In a newly released insight, The impact of Tesla’s California virtual power plant: What it means for residential VPPs in the United States, we dig into the impact of this announcement by Tesla. A summary of the findings is below:
What does this mean for the broader market of residential storage VPPs?
Tesla is expanding its customer relationship. This could impact other aggregators’ strategies to expand or maintain their relationship with Tesla customers. This will have the most impact on companies that have aggregated Tesla systems into their own VPPs. We see the potential for other hardware providers to follow Tesla’s lead and explore similar offerings for their customers and expand their relationship while boxing out others.
This announcement will have little impact on VPP owners’ approach to monetizing VPPs. Tesla’s approach in this beta pilot is described as a “public good program” without compensation for Tesla or customers. If this pilot is successful, we assume Tesla will look to monetize the aggregation in the future. This approach is nearly opposite to the strategy of other VPP aggregators, who have focused on securing a revenue stream first and then worked to build out the asset through customer acquisition. We foresee aggregators sticking with this revenue-first model as it enables them to craft the customer value proposition based on known project economics.
How does this impact California’s grid operations?
We expect Tesla’s VPP will grow to less than 17 MW in the first year. While this VPP has a potentially large upside, there is no financial incentive for customers, no announced revenue stream from California’s energy market and a short window to enroll batteries for possible summer heatwaves. For all these reasons, we see limited interest outside of brand loyalty and climate awareness. We forecast less than 5% of the 50,000 possible Powerwall customers will join in the first year.
While there is currently no announced revenue stream, we are optimistic Tesla could use these batteries to participate in the recently established Emergency Load Reduction Program. This program by the California Public Utilities Commission offers compensation of US$1/kWh delivered during emergency events.
At the forecasted scale, the pilot will not have a meaningful impact on grid operations in California. In context, the California Independent System Operator was able to receive 4,000 MW of behavioral demand response from a series of flex alerts on 18 August 2020 following the rolling blackouts in the state.
How should utilities think about residential VPPs in the US?
Looking across the country, we have tracked over 30 operational and planned residential VPPs across 15 states. These have been announced with cooperative, municipal and investor-owned utilities.

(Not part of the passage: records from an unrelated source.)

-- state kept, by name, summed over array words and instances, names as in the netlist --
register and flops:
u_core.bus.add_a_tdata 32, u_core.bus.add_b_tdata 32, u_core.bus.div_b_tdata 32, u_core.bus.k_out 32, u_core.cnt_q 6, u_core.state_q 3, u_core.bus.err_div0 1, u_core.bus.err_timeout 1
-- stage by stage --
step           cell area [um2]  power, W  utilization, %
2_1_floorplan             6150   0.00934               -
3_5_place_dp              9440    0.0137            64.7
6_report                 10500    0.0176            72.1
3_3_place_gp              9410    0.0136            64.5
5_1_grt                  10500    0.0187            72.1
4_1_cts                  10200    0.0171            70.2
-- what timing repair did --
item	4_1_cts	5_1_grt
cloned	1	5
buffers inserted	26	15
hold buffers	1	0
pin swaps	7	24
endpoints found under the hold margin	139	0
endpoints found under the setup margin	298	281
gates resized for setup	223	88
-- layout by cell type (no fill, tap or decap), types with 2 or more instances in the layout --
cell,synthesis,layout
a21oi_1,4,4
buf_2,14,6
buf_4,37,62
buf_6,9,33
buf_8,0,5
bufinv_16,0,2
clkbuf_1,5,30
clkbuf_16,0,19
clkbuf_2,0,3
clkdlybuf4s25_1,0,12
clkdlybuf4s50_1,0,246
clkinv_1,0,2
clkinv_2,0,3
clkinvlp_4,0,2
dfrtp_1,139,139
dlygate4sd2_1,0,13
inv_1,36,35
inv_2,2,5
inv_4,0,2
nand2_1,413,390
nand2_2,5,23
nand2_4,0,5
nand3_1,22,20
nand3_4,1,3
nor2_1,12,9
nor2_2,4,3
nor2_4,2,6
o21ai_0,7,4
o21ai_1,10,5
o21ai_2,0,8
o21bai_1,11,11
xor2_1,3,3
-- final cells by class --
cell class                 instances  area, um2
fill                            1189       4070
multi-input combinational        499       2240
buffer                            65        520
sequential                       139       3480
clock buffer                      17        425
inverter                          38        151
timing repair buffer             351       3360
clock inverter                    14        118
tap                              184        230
## src/rtl/debug_line_framer_pkg.sv

```systemverilog
// rtl/debug_line_framer_pkg.sv - shared constants, FSM state type and hex helper for debug_line_framer (honours DEBUG_LINE_SEQ_EN)
package debug_pkg;

  localparam logic [7:0] ASCII_EQ = 8'h3D;
  localparam logic [7:0] ASCII_CR = 8'h0D;
  localparam logic [7:0] ASCII_LF = 8'h0A;
  localparam logic [7:0] ASCII_0  = 8'h30;
  localparam logic [7:0] ASCII_A  = 8'h41;

  // Bytes in a line that are not data hex digits: prefix, '=', CR, LF (+ two sequence digits).
`ifdef DEBUG_LINE_SEQ_EN
  localparam int LINE_FIXED_BYTES = 6;
`else
  localparam int LINE_FIXED_BYTES = 4;
`endif

  typedef enum logic [2:0] {
    IDLE,
    PREFIX,
    SEQ,
    EQ,
    HEX,
    CR,
    LF
  } state_e;

  function automatic logic [7:0] nibble_to_ascii(input logic [3:0] n);
    if (n < 4'd10) return ASCII_0 + {4'h0, n};
    return ASCII_A + {4'h0, n} - 8'd10;
  endfunction

  function automatic int line_len(input int n_digits);
    return LINE_FIXED_BYTES + n_digits;
  endfunction

endpackage

```

## src/rtl/debug_line_framer_if.sv

```systemverilog
// rtl/debug_line_framer_if.sv - trigger capture and UART write port bundle for debug_line_framer
interface debug_line_framer_if #(
  parameter int DATA_W = 4
);
  logic              trigger;
  logic [DATA_W-1:0] data;
  logic              tx_full;
  logic              wr_uart;
  logic [7:0]        w_data;
  logic              busy;
  logic [7:0]        drop_cnt;

  modport master (
    output trigger, data, tx_full,
    input  wr_uart, w_data, busy, drop_cnt
  );

  modport slave (
    input  trigger, data, tx_full,
    output wr_uart, w_data, busy, drop_cnt
  );
endinterface

```

## src/rtl/debug_line_framer_event_fifo.sv

```systemverilog
// rtl/debug_line_framer_event_fifo.sv - dbg_event_fifo: small synchronous FIFO with simultaneous push/pop
module dbg_event_fifo #(
  parameter int WIDTH = 4,
  parameter int AW    = 2
) (
  input  logic             clk,
  input  logic             reset,
  input  logic             push_i,
  input  logic [WIDTH-1:0] wdata_i,
  input  logic             pop_i,
  output logic [WIDTH-1:0] rdata_o,
  output logic             full_o,
  output logic             empty_o
);
  localparam int DEPTH = 1 << AW;

  logic [WIDTH-1:0] mem_q [DEPTH];
  logic [AW-1:0]    wr_ptr_q, rd_ptr_q;
  logic [AW:0]      count_q;

  // Storage array needs no reset; validity is tracked by count_q.
  always_ff @(posedge clk) begin
    if (push_i) mem_q[wr_ptr_q] <= wdata_i;
  end

  // Pointers and occupancy; caller never pushes when full without a matching pop.
  always_ff @(posedge clk or negedge reset) begin
    if (!reset) begin
      wr_ptr_q <= '0;
      rd_ptr_q <= '0;
      count_q  <= '0;
    end else begin
      if (push_i) wr_ptr_q <= wr_ptr_q + AW'(1);
      if (pop_i)  rd_ptr_q <= rd_ptr_q + AW'(1);
      case ({push_i, pop_i})
        2'b10:   count_q <= count_q + (AW+1)'(1);
        2'b01:   count_q <= count_q - (AW+1)'(1);
        default: count_q <= count_q;
      endcase
    end
  end

  assign rdata_o = mem_q[rd_ptr_q];
  assign full_o  = (count_q == (AW+1)'(DEPTH));
  assign empty_o = (count_q == '0);

endmodule

```

## src/rtl/debug_line_framer.sv

```systemverilog
// rtl/debug_line_framer.sv - formats debugger events as "D=<hex>\r\n" lines to a UART write port; DEBUG_LINE_SEQ_EN adds a sequence field
module debug_line_framer
  import debug_pkg::*;
#(
  parameter int         DATA_W      = 4,
  parameter int         FIFO_AW     = 2,
  parameter logic [7:0] PREFIX_CHAR = 8'h44
) (
  input logic                 clk,
  input logic                 reset,
  debug_line_framer_if.slave  bus
);
  localparam int N     = DATA_W / 4;
  localparam int CNT_W = (N > 1) ? $clog2(N) : 1;
`ifdef DEBUG_LINE_SEQ_EN
  localparam int FW = DATA_W + 8;
`else
  localparam int FW = DATA_W;
`endif

  logic          fifo_push, fifo_pop, fifo_full, fifo_empty;
  logic [FW-1:0] fifo_wdata, fifo_rdata;

  state_e            state_q, state_d;
  logic [DATA_W-1:0] line_q, line_d;
  logic [CNT_W-1:0]  cnt_q, cnt_d;
  logic [7:0]        last_q;
  logic [7:0]        drop_q;
  logic [7:0]        cur_byte;
  logic              wr;
`ifdef DEBUG_LINE_SEQ_EN
  logic [7:0]        seq_cnt_q;
  logic [7:0]        seq_line_q, seq_line_d;
`endif

  // A pop frees a slot in the same cycle, so a trigger on a full FIFO is still accepted then.
  assign fifo_pop  = (state_q == IDLE) & ~fifo_empty;
  assign fifo_push = bus.trigger & (~fifo_full | fifo_pop);
`ifdef DEBUG_LINE_SEQ_EN
  assign fifo_wdata = {seq_cnt_q, bus.data};
`else
  assign fifo_wdata = bus.data;
`endif

  dbg_event_fifo #(.WIDTH(FW), .AW(FIFO_AW)) u_fifo (
    .clk     (clk),
    .reset   (reset),
    .push_i  (fifo_push),
    .wdata_i (fifo_wdata),
    .pop_i   (fifo_pop),
    .rdata_o (fifo_rdata),
    .full_o  (fifo_full),
    .empty_o (fifo_empty)
  );

  // Saturating count of triggers that found no room.
  always_ff @(posedge clk or negedge reset) begin
    if (!reset) drop_q <= '0;
    else if (bus.trigger && !fifo_push && drop_q != 8'hFF) drop_q <= drop_q + 8'd1;
  end

`ifdef DEBUG_LINE_SEQ_EN
  // Sequence number advances only for accepted events and wraps naturally.
  always_ff @(posedge clk or negedge reset) begin
    if (!reset) seq_cnt_q <= '0;
    else if (fifo_push) seq_cnt_q <= seq_cnt_q + 8'd1;
  end
`endif

  // Byte for the current state; in IDLE the last emitted byte is held.
  always_comb begin
    cur_byte = last_q;
    case (state_q)
      PREFIX:  cur_byte = PREFIX_CHAR;
`ifdef DEBUG_LINE_SEQ_EN
      SEQ:     cur_byte = nibble_to_ascii(seq_line_q[7:4]);
`endif
      EQ:      cur_byte = ASCII_EQ;
      HEX:     cur_byte = nibble_to_ascii(line_q[DATA_W-1 -: 4]);
      CR:      cur_byte = ASCII_CR;
      LF:      cur_byte = ASCII_LF;
      default: cur_byte = last_q;
    endcase
  end

  assign wr           = (state_q != IDLE) & ~bus.tx_full;
  assign bus.wr_uart  = wr;
  assign bus.w_data   = cur_byte;
  assign bus.busy     = (state_q != IDLE) | ~fifo_empty;
  assign bus.drop_cnt = drop_q;

  // Next state: advance only on an accepted byte; digits shift out MSB-first.
  always_comb begin
    state_d = state_q;
    line_d  = line_q;
    cnt_d   = cnt_q;
`ifdef DEBUG_LINE_SEQ_EN
    seq_line_d = seq_line_q;
`endif
    case (state_q)
      IDLE: if (fifo_pop) begin
        state_d = PREFIX;
        line_d  = fifo_rdata[DATA_W-1:0];
`ifdef DEBUG_LINE_SEQ_EN
        seq_line_d = fifo_rdata[FW-1 -: 8];
`endif
      end
      PREFIX: if (wr) begin
`ifdef DEBUG_LINE_SEQ_EN
        state_d = SEQ;
        cnt_d   = CNT_W'(1);
`else
        state_d = EQ;
`endif
      end
`ifdef DEBUG_LINE_SEQ_EN
      SEQ: if (wr) begin
        seq_line_d = {seq_line_q[3:0], 4'h0};
        if (cnt_q == '0) state_d = EQ;
        else cnt_d = cnt_q - CNT_W'(1);
      end
`endif
      EQ: if (wr) begin
        state_d = HEX;
        cnt_d   = CNT_W'(N - 1);
      end
      HEX: if (wr) begin
        line_d = line_q << 4;
        if (cnt_q == '0) state_d = CR;
        else cnt_d = cnt_q - CNT_W'(1);
      end
      CR:      if (wr) state_d = LF;
      LF:      if (wr) state_d = IDLE;
      default: state_d = IDLE;
    endcase
  end

  // Line state register; reset abandons any line in progress.
  always_ff @(posedge clk or negedge reset) begin
    if (!reset) begin
      state_q <= IDLE;
      line_q  <= '0;
      cnt_q   <= '0;
      last_q  <= '0;
`ifdef DEBUG_LINE_SEQ_EN
      seq_line_q <= '0;
`endif
    end else begin
      state_q <= state_d;
      line_q  <= line_d;
      cnt_q   <= cnt_d;
      if (wr) last_q <= cur_byte;
`ifdef DEBUG_LINE_SEQ_EN
      seq_line_q <= seq_line_d;
`endif
    end
  end

endmodule

```

## src/flat_wrapper.sv

```systemverilog
// flat-port wrapper written by rule: the top's interface ports become plain ports
module debug_line_framer_flat import debug_pkg::*;
#(
  parameter int         DATA_W      = 4,
  parameter int         FIFO_AW     = 2,
  parameter logic [7:0] PREFIX_CHAR = 8'h44
)
  (clk, reset, bus_trigger, bus_data, bus_tx_full, bus_wr_uart, bus_w_data, bus_busy, bus_drop_cnt);
  debug_line_framer_if #(.DATA_W(DATA_W)) bus_i ();
  input logic clk;
  input logic reset;
  input wire logic [$bits(bus_i.trigger)-1:0] bus_trigger;
  input wire logic [$bits(bus_i.data)-1:0] bus_data;
  input wire logic [$bits(bus_i.tx_full)-1:0] bus_tx_full;
  output wire logic [$bits(bus_i.wr_uart)-1:0] bus_wr_uart;
  output wire logic [$bits(bus_i.w_data)-1:0] bus_w_data;
  output wire logic [$bits(bus_i.busy)-1:0] bus_busy;
  output wire logic [$bits(bus_i.drop_cnt)-1:0] bus_drop_cnt;
  assign bus_i.trigger = bus_trigger;
  assign bus_i.data = bus_data;
  assign bus_i.tx_full = bus_tx_full;
  assign bus_wr_uart = bus_i.wr_uart;
  assign bus_w_data = bus_i.w_data;
  assign bus_busy = bus_i.busy;
  assign bus_drop_cnt = bus_i.drop_cnt;
  debug_line_framer #(.DATA_W(DATA_W), .FIFO_AW(FIFO_AW), .PREFIX_CHAR(PREFIX_CHAR)) u_core (.clk(clk), .reset(reset), .bus(bus_i));
endmodule
```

While most are still in the pilot stage, we see two effective strategies utilities use to procure aggregations of residential storage. Some are developing BYOD programs to include batteries. Others are enabling aggregators to participate in bilateral resource adequacy procurements. We forecast both to continue and expand with decreasing costs of residential storage and increasing concerns of resilience.
To learn more about how utilities are responding to distributed energy resources from microgrids to VPPs to EV charging infrastructure, the Grid Edge Service is your one-stop-shop for understanding market sizing, revenue streams and policy dynamics. Contact email@example.com to learn more.
¹ Wood Mackenzie defines a VPP as a set of distributed energy resources (DERs) that are:
- not co-located
- able to provide distribution, generation, or transmission services
- able to be aggregated as a single entity using a software platform
Additionally, VPPs can be an aggregation of a single type of DER or multiple types.
² Tesla claims that up to 50,000 Powerwalls could be aggregated. If all these systems are Powerwall 2 batteries (7 kw/13.5 kwh) and participate in all events, this would amount to 350 MW of capacity.